Laugh-A-Lot
Jean leaned back against the lounge chair she was occupying, closing her eyes against the bright rays of the sun. August had proved to be a month of deadly heat and brutal humidity. She and Ororo had spent most of their days by the pool. It wasn't an old part of the mansion but a recent addition at the request of the students and Jean couldn't be more thankful.
"You'd think Mother Nature would take a hint," Ororo commented, turning to her redheaded companion. With the brutality of the weather, Ororo had been forced to make sure it rained at some point. Jean smiled.
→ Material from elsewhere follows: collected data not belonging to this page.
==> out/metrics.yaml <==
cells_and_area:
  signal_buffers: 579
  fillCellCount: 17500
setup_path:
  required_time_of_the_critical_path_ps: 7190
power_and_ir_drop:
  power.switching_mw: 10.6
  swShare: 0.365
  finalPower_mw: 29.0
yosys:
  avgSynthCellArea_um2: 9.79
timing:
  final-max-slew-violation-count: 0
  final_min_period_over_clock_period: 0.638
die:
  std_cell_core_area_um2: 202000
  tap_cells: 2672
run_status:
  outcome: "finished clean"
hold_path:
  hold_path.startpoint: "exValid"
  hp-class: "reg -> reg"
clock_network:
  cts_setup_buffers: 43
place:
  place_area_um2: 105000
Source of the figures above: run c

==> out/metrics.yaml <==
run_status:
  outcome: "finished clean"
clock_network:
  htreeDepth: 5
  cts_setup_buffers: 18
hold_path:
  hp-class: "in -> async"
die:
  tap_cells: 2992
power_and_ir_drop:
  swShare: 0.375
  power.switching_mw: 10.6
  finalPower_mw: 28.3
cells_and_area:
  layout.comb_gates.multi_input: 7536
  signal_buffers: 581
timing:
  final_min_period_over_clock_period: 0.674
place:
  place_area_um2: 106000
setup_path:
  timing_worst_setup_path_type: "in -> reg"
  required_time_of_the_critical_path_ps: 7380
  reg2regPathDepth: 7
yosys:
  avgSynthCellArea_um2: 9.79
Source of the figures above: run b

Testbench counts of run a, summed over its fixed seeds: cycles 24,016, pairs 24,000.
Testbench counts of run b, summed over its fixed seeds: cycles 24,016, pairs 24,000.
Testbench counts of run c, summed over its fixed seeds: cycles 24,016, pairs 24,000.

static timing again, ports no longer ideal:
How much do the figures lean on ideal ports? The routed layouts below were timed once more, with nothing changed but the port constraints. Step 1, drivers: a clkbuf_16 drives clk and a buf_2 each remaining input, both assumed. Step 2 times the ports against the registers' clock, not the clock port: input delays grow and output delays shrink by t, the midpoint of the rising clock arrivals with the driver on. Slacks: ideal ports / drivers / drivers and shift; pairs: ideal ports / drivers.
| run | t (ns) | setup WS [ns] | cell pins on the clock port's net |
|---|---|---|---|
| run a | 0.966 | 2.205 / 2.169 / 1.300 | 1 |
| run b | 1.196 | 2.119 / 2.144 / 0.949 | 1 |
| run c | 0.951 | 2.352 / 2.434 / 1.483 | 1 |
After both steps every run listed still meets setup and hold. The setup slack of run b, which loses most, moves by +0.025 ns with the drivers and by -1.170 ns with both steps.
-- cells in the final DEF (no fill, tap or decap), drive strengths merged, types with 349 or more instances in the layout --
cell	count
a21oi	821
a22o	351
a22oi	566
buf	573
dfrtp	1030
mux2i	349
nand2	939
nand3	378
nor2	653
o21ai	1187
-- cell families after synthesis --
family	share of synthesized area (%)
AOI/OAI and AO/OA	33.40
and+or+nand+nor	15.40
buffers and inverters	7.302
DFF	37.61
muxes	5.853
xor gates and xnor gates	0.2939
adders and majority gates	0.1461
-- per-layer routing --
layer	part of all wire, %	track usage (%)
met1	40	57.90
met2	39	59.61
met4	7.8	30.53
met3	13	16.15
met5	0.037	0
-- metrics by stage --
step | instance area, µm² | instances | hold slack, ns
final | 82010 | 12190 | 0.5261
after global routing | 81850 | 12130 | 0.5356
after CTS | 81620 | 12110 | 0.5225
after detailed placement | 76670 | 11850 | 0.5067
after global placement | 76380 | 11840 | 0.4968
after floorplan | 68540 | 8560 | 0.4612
What follows belongs to an exercise in optimizing a design on an open flow for small area and a short achievable clock period; a production flow would make more cautious choices. Function was checked by simulation only, so behaviour that the tests miss may differ from the original. Power and IR drop assume default switching activity. The clock port is modelled as an ideal driver; clocking choices that lean on that would not hold on a real chip.

main:
==> module dac_playback, before the edit <==
module dac_playback #(
    parameter int ADDR_W = dac_pkg::ADDR_W_DEF,
    parameter int DATA_W = dac_pkg::DATA_W_DEF,
    parameter logic [DATA_W-1:0] IDLE_CODE = DATA_W'(dac_pkg::IDLE_CODE)
) (
    input logic clk_35M,
    input logic rst,
    input  logic              wr_en,
    input  logic [ADDR_W-1:0] wr_addr,
    input  logic [DATA_W-1:0] wr_data,
    input  logic              start,
    input  logic              stop,
    input  logic [ADDR_W-1:0] len,
    input  logic              loop,
    input  logic [7:0]        div,
    input  logic              test_ramp,
    output logic [DATA_W-1:0] da_data,
    output logic              sample_stb,
    output logic              busy,
    output logic              done
);
    localparam int GRP_W = 3;
    localparam int LW    = ADDR_W - GRP_W;
    logic              prime;      
    logic              idle;       
    logic              bnd;        
    logic              bnd_n;      
    logic              play;
    logic              end_now;
    logic              wrap;
    logic [ADDR_W-1:0] len_q;
    logic [ADDR_W-1:0] ra;         
    logic [2**LW-1:0]  rs;         
    logic              eq;         
    logic [7:0]        div_q;
    logic              div_z;
    logic [7:0]        cnt;
    logic              loop_q;
    logic              stop_q;
    logic              first;
    logic              last;
    logic              ramp_q;
    logic [DATA_W-1:0] ramp_v;
    logic [2**GRP_W*DATA_W-1:0] rd_grp_n;
    logic [2**GRP_W-1:0] rd_gsel;  
    logic [DATA_W-1:0] rd_data;
    logic [DATA_W-1:0] da_q;       
    localparam int HW = ADDR_W / 2;
    logic [2**HW-1:0]  wr_row;
    logic [2**(ADDR_W-HW)-1:0] wr_col;
    assign da_data = da_q ^ IDLE_CODE;
    assign play    = !idle && !prime;
    assign end_now = !first && (last || stop_q);
    assign wrap    = ra == len_q;
    always_comb begin
        rd_data = '0;
        for (int g = 0; g < 2**GRP_W; g++)
            rd_data = rd_data | ({DATA_W{rd_gsel[g]}} & ~rd_grp_n[g*DATA_W +: DATA_W]);
    end
    always_comb begin
        for (int i = 0; i < 2**HW; i++)
            wr_row[i] = wr_en && wr_addr[ADDR_W-1:ADDR_W-HW] == HW'(i);
        for (int i = 0; i < 2**(ADDR_W-HW); i++)
            wr_col[i] = wr_addr[ADDR_W-HW-1:0] == (ADDR_W-HW)'(i);
    end
    always_comb begin
        if (prime)      bnd_n = 1'b1;
        else if (!play) bnd_n = 1'b0;
        else if (bnd)   bnd_n = !end_now && div_z;
        else            bnd_n = cnt == 8'd1;
    end
    dac_sample_ram #(.ADDR_W(ADDR_W), .DATA_W(DATA_W), .GRP_W(GRP_W)) u_ram (
        .clk_35M(clk_35M),
        .wr_row(wr_row),
        .wr_col(wr_col),
        .wr_data(wr_data),
        .rd_sel(rs),
        .rd_grp_n(rd_grp_n)
    );
    always_ff @(posedge clk_35M or posedge rst) begin
        if (rst) begin
            prime      <= 1'b0;
            bnd        <= 1'b0;
            da_q       <= '0;
            sample_stb <= 1'b0;
            busy       <= 1'b0;
            idle       <= 1'b1;
            done       <= 1'b0;
        end else begin
            sample_stb <= 1'b0;
            done       <= 1'b0;
            bnd        <= bnd_n;
            if (idle) begin
                if (start) begin
                    prime <= 1'b1;
                    busy  <= 1'b1;
                    idle  <= 1'b0;
                end
            end else if (prime) begin
                prime <= 1'b0;
            end else if (bnd) begin
                if (end_now) begin
                    busy    <= 1'b0;
                    idle    <= 1'b1;
                    done    <= 1'b1;
                    da_q    <= '0;
                end else begin
                    da_q       <= ({DATA_W{ramp_q}} & (ramp_v ^ IDLE_CODE)) |
                                  ({DATA_W{!ramp_q}} & (rd_data ^ IDLE_CODE));
                    sample_stb <= 1'b1;
                end
            end
        end
    end
    always_ff @(posedge clk_35M) begin
        eq      <= wrap;
        for (int g = 0; g < 2**GRP_W; g++)
            rd_gsel[g] <= ra[ADDR_W-1 -: GRP_W] == GRP_W'(g);
        if (bnd_n) begin
            ra <= wrap ? '0 : ra + 1'b1;
            rs <= wrap ? (2**LW)'(1) : {rs[2**LW-2:0], rs[2**LW-1]};
        end
        if (idle) begin
            len_q  <= len;
            div_q  <= div;
            div_z  <= div == 8'd0;
            loop_q <= loop;
            ra     <= '0;
            rs     <= (2**LW)'(1);
            stop_q <= 1'b0;
            first  <= 1'b1;
            last   <= 1'b0;
            ramp_q <= test_ramp;
            ramp_v <= '0;
        end else if (prime) begin
            stop_q <= stop;
        end else begin
            if (stop) stop_q <= 1'b1;
            if (!bnd) cnt <= cnt - 1'b1;
            else if (!end_now) begin
                cnt    <= div_q;
                first  <= 1'b0;
                last   <= !ramp_q && !loop_q && eq;
                ramp_v <= ramp_v + 1'b1;
            end
        end
    end
endmodule
clock: 6.0 ns
lec_check: 0
cap_margin: 20
core_margin: 2
core_utilization: 62
setup_slack_margin: 3.6
slew_margin: 20
synth_hierarchical: 1
tns_end_percent: 100
standard.sh (not shown) runs the stock make flow with config.mk's settings and CLKGATE_MAP_FILE= SYNTH_SCRIPT=/design/flow/synth_recipe.tcl, a recipe that flattens the netlist after the stock synthesis.
==> flow/flow/run.sh <==
#!/bin/bash
# The standard layout (standard.sh: ORFS from synthesis to finish) with two changes:
# - the port buffers are buf_4 cells (the default picks a delay cell);
# - clock tree synthesis uses larger sink clusters and no dummy loads: fewer clock buffers.
# make's full output goes to flow_make.log here; ORFS keeps each step's log under orfs/logs.
set -euo pipefail
bash standard.sh \
  BUFFER_PORTS_ARGS="-buffer_cell sky130_fd_sc_hd__buf_4" \
  CTS_ARGS="-sink_clustering_enable -repair_clock_nets -dont_use_dummy_load -sink_clustering_size 30 -sink_clustering_max_diameter 100" \
  finish > flow_make.log 2>&1
Changes in the feature branch relative to main:
diff --git a/flow/design.v b/flow/design.v
--- a/flow/design.v
+++ b/flow/design.v
@@ -100,13 +100,12 @@
     output logic              busy,
     output logic              done
 );
     localparam int GRP_W = 3;
     localparam int LW    = ADDR_W - GRP_W;
     logic              prime;      
-    logic              idle;       
     logic              bnd;        
     logic              bnd_n;      
     logic              play;
     logic              end_now;
     logic              wrap;
     logic [ADDR_W-1:0] len_q;
@@ -127,13 +126,13 @@
     logic [DATA_W-1:0] rd_data;
     logic [DATA_W-1:0] da_q;       
     localparam int HW = ADDR_W / 2;
     logic [2**HW-1:0]  wr_row;
     logic [2**(ADDR_W-HW)-1:0] wr_col;
     assign da_data = da_q ^ IDLE_CODE;
-    assign play    = !idle && !prime;
+    assign play    = busy && !prime;
     assign end_now = !first && (last || stop_q);
     assign wrap    = ra == len_q;
     always_comb begin
         rd_data = '0;
         for (int g = 0; g < 2**GRP_W; g++)
             rd_data = rd_data | ({DATA_W{rd_gsel[g]}} & ~rd_grp_n[g*DATA_W +: DATA_W]);
@@ -162,30 +161,27 @@
         if (rst) begin
             prime      <= 1'b0;
             bnd        <= 1'b0;
             da_q       <= '0;
             sample_stb <= 1'b0;
             busy       <= 1'b0;
-            idle       <= 1'b1;
             done       <= 1'b0;
         end else begin
             sample_stb <= 1'b0;
             done       <= 1'b0;
             bnd        <= bnd_n;
-            if (idle) begin
+            if (!busy) begin
                 if (start) begin
                     prime <= 1'b1;
                     busy  <= 1'b1;
-                    idle  <= 1'b0;
                 end
             end else if (prime) begin
                 prime <= 1'b0;
             end else if (bnd) begin
                 if (end_now) begin
                     busy    <= 1'b0;
-                    idle    <= 1'b1;
                     done    <= 1'b1;
                     da_q    <= '0;
                 end else begin
                     da_q       <= ({DATA_W{ramp_q}} & (ramp_v ^ IDLE_CODE)) |
                                   ({DATA_W{!ramp_q}} & (rd_data ^ IDLE_CODE));
                     sample_stb <= 1'b1;
@@ -198,13 +194,13 @@
         for (int g = 0; g < 2**GRP_W; g++)
             rd_gsel[g] <= ra[ADDR_W-1 -: GRP_W] == GRP_W'(g);
         if (bnd_n) begin
             ra <= wrap ? '0 : ra + 1'b1;
             rs <= wrap ? (2**LW)'(1) : {rs[2**LW-2:0], rs[2**LW-1]};
         end
-        if (idle) begin
+        if (!busy) begin
             len_q  <= len;
             div_q  <= div;
             div_z  <= div == 8'd0;
             loop_q <= loop;
             ra     <= '0;
             rs     <= (2**LW)'(1);
[summary]
- main tops out at a higher clock frequency than the feature branch.
- Taking main as the reference, in the feature branch per-instance average area after synthesis flat; power saw little to no change; wire length of the first global-routing pass held; worst setup timing slack at the placement stage lost 0.070 ns; synthesized area barely changed.
- Against main, the feature branch comes in 0.024 ns higher on final critical path time including I/O delays and setup.
- Compared with main, the feature branch shows number of detailed-route iterations in the first pass lower by 2.
- Diff main -> the feature branch: floorplan die area roughly the same, maximum vdd drop lower.

afterwards: timing with drivers on the ports:
The flow's constraints put no driver on any port. The routed layouts listed below were extracted and timed again, unchanged, in two steps.
Step 1 assumes that a clkbuf_16 drives the clock port and a buf_2 every other input.
Step 2 times the ports against the registers' clock, not the clock port: input delays grow and output delays shrink by t, the midpoint of the rising clock arrivals with the driver on.
Three values: no drivers, after step 1, after step 2; two values: the first two.
run | t, ns | slack for setup (ns) | hold WS [ns] | worst setup path after step 2 | latest minus earliest clock arrival (ns)
main | 0.782 | 3.535 / 3.456 / 2.818 | 0.490 / 0.480 / 0.490 | input to register | 0.044 / 0.045
the feature branch | 0.768 | 3.510 / 3.437 / 2.771 | 0.501 / 0.473 / 0.501 | input to register | 0.040 / 0.040
After both steps every run listed still meets setup and hold. The setup slack of the feature branch, which loses most, moves by -0.073 ns with the drivers and by -0.739 ns with both steps.
Background: an optimization exercise with open tools, aiming at small area, a short achievable clock period and few clock cycles. Do not read the settings as production practice.
In this exercise RTL edits were held to simulation tests only and were not proved equivalent to the original.
No activity file was given, so power comes from the tool's default toggle rates.

== run A ==
## servo_pwm_channel_generator
module servo_pwm_channel_generator
(
    input  logic                             clk,
    input  logic                             rst_n,
    input  logic                             req_valid,
    output logic                             req_ready,
    input  logic [spg_pkg::ACTION_W-1:0]     req_action,
    input  logic [spg_pkg::CH_W-1:0]         req_channel,
    input  logic [spg_pkg::PULSE_W-1:0]      req_pulse_us,
    output logic                             rsp_valid,
    input  logic                             rsp_ready,
    output logic [spg_pkg::FREQ_W-1:0]       rsp_readback_us,
    output logic [spg_pkg::FREQ_W-1:0]       rsp_group_freq_hz,
    output logic [spg_pkg::PIN_W-1:0]        rsp_pin_levels,
    output logic                             rsp_channel_valid,
    input  logic                             cfg_valid,
    output logic                             cfg_ready,
    input  logic [spg_pkg::REG_IDX_W-1:0]    cfg_index,
    input  logic [spg_pkg::CFG_DATA_W-1:0]   cfg_data
);
clock: 7.0 ns
lec_check: 0
cap_margin: 20
core_margin: 2
core_utilization: 65
place_density: 0.75
setup_slack_margin: 2.0
slew_margin: 20
run.sh (not shown) runs the stock make flow with config.mk's settings and CLKGATE_MAP_FILE= SYNTH_SCRIPT=/design/flow/synth_recipe.tcl, a recipe that flattens the netlist after the stock synthesis.
Testbench counts of run A, summed over its fixed seeds: cycles 27,422.
This is an optimization exercise on Yosys and OpenROAD, whose aim is small area and a short achievable clock period, not a production implementation.
In this exercise RTL edits were held to simulation tests only and were not proved equivalent to the original.
Power figures rest on the tool's default switching activity, not on a simulated workload.

// ram_2port_bist
module ram_2port_bist #(
    parameter int DATA_W = 8,
    parameter int ADDR_W = 8,
    parameter int RD_LAT = 1
) (
    input  logic              clk,
    input  logic              rst_n,
    input  logic              start,
    input  logic [1:0]        mode,
    input  logic              err_inj,
    output logic              busy,
    output logic              done,
    output logic              pass,
    output logic [ADDR_W:0]   err_cnt,
    output logic [ADDR_W-1:0] first_err_addr,
    input  logic              wr_en,
    input  logic [ADDR_W-1:0] wr_addr,
    input  logic [DATA_W-1:0] wr_data,
    input  logic [ADDR_W-1:0] rd_addr,
    output logic [DATA_W-1:0] rd_data
);
==> flow/config.mk <==
export PLATFORM = sky130hd
export DESIGN_NAME = ram_2port_bist
export DESIGN_NICKNAME = ram_2port_bist
export VERILOG_FILES = /design/flow/design.v
export SDC_FILE = /design/flow/constraint.sdc
export NUM_CORES = 4
export LEC_CHECK = 0
export CAP_MARGIN = 20
export CORE_MARGIN = 2
export CORE_UTILIZATION = 40
export CTS_BUF_LIST = sky130_fd_sc_hd__clkbuf_8
export CTS_CLUSTER_DIAMETER = 50
export CTS_CLUSTER_SIZE = 12
export SETUP_SLACK_MARGIN = 3.6
export SLEW_MARGIN = 20
export SYNTH_HIERARCHICAL = 1
export SYNTH_MINIMUM_KEEP_SIZE = 0
==> flow/constraint.sdc <==
create_clock -name core_clock -period 6.5 [get_ports {clk}]
set_input_delay 1.3000 -clock core_clock [delete_from_list [all_inputs] [get_ports {clk}]]
set_output_delay 1.3000 -clock core_clock [all_outputs]
set_load 0.01 [all_outputs]
standard.sh (not shown) runs the stock make flow with config.mk's settings and CLKGATE_MAP_FILE= SYNTH_SCRIPT=/design/flow/synth_recipe.tcl, a recipe that flattens the netlist after the stock synthesis.
==> flow/flow/run.sh <==
#!/bin/bash
# The standard layout, except that the port buffers are made from a plain
# buffer cell (buf_4) rather than the cell buffer_ports picks on its own.
# make's full output goes to flow.log here; each ORFS step also keeps its
# own log under orfs/logs/.
set -euo pipefail
export BUFFER_PORTS_ARGS="-buffer_cell sky130_fd_sc_hd__buf_4"
bash standard.sh finish > flow.log 2>&1
Edit:
==> flow/run.sh (new file) <==
#!/bin/bash
# synth_recipe.tcl (not shown) runs the flow's synth.tcl, then flattens the netlist and writes it again
# the make line also repeats each setting of config.mk as NAME=value (left out here)
make -C /OpenROAD-flow-scripts/flow DESIGN_CONFIG=/design/flow/config.mk WORK_HOME=/design/flow/orfs CLKGATE_MAP_FILE= SYNTH_SCRIPT=/design/flow/synth_recipe.tcl finish
removed: flow/flow/run.sh
removed: flow/standard.sh
Result:
- critical path depth stays the same
- final cell count came out higher by 0.87%
- routed wire length came out higher by 2.5%
- non-clock buffer count came out higher by 47
- die area does not change
- register-to-register slack is better by 0.15 ns
- global-route usage stays flat
- hold slack is better by 0.020 ns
"Wouldn't that make your life easier?" she asked, stretching languidly. Rogue, Bobby, Kitty and Peter were in the pool, laughing, splashing and goofing off like regular teens.
"Logan!" Rogue shouted suddenly. "Come swim with us."
Jean cracked open an eye to find Logan, and more surprisingly Scott, making their way around the edge of the pool. She found her eyes drawn to Logan, his chest bare and sweaty from what she assumed was training.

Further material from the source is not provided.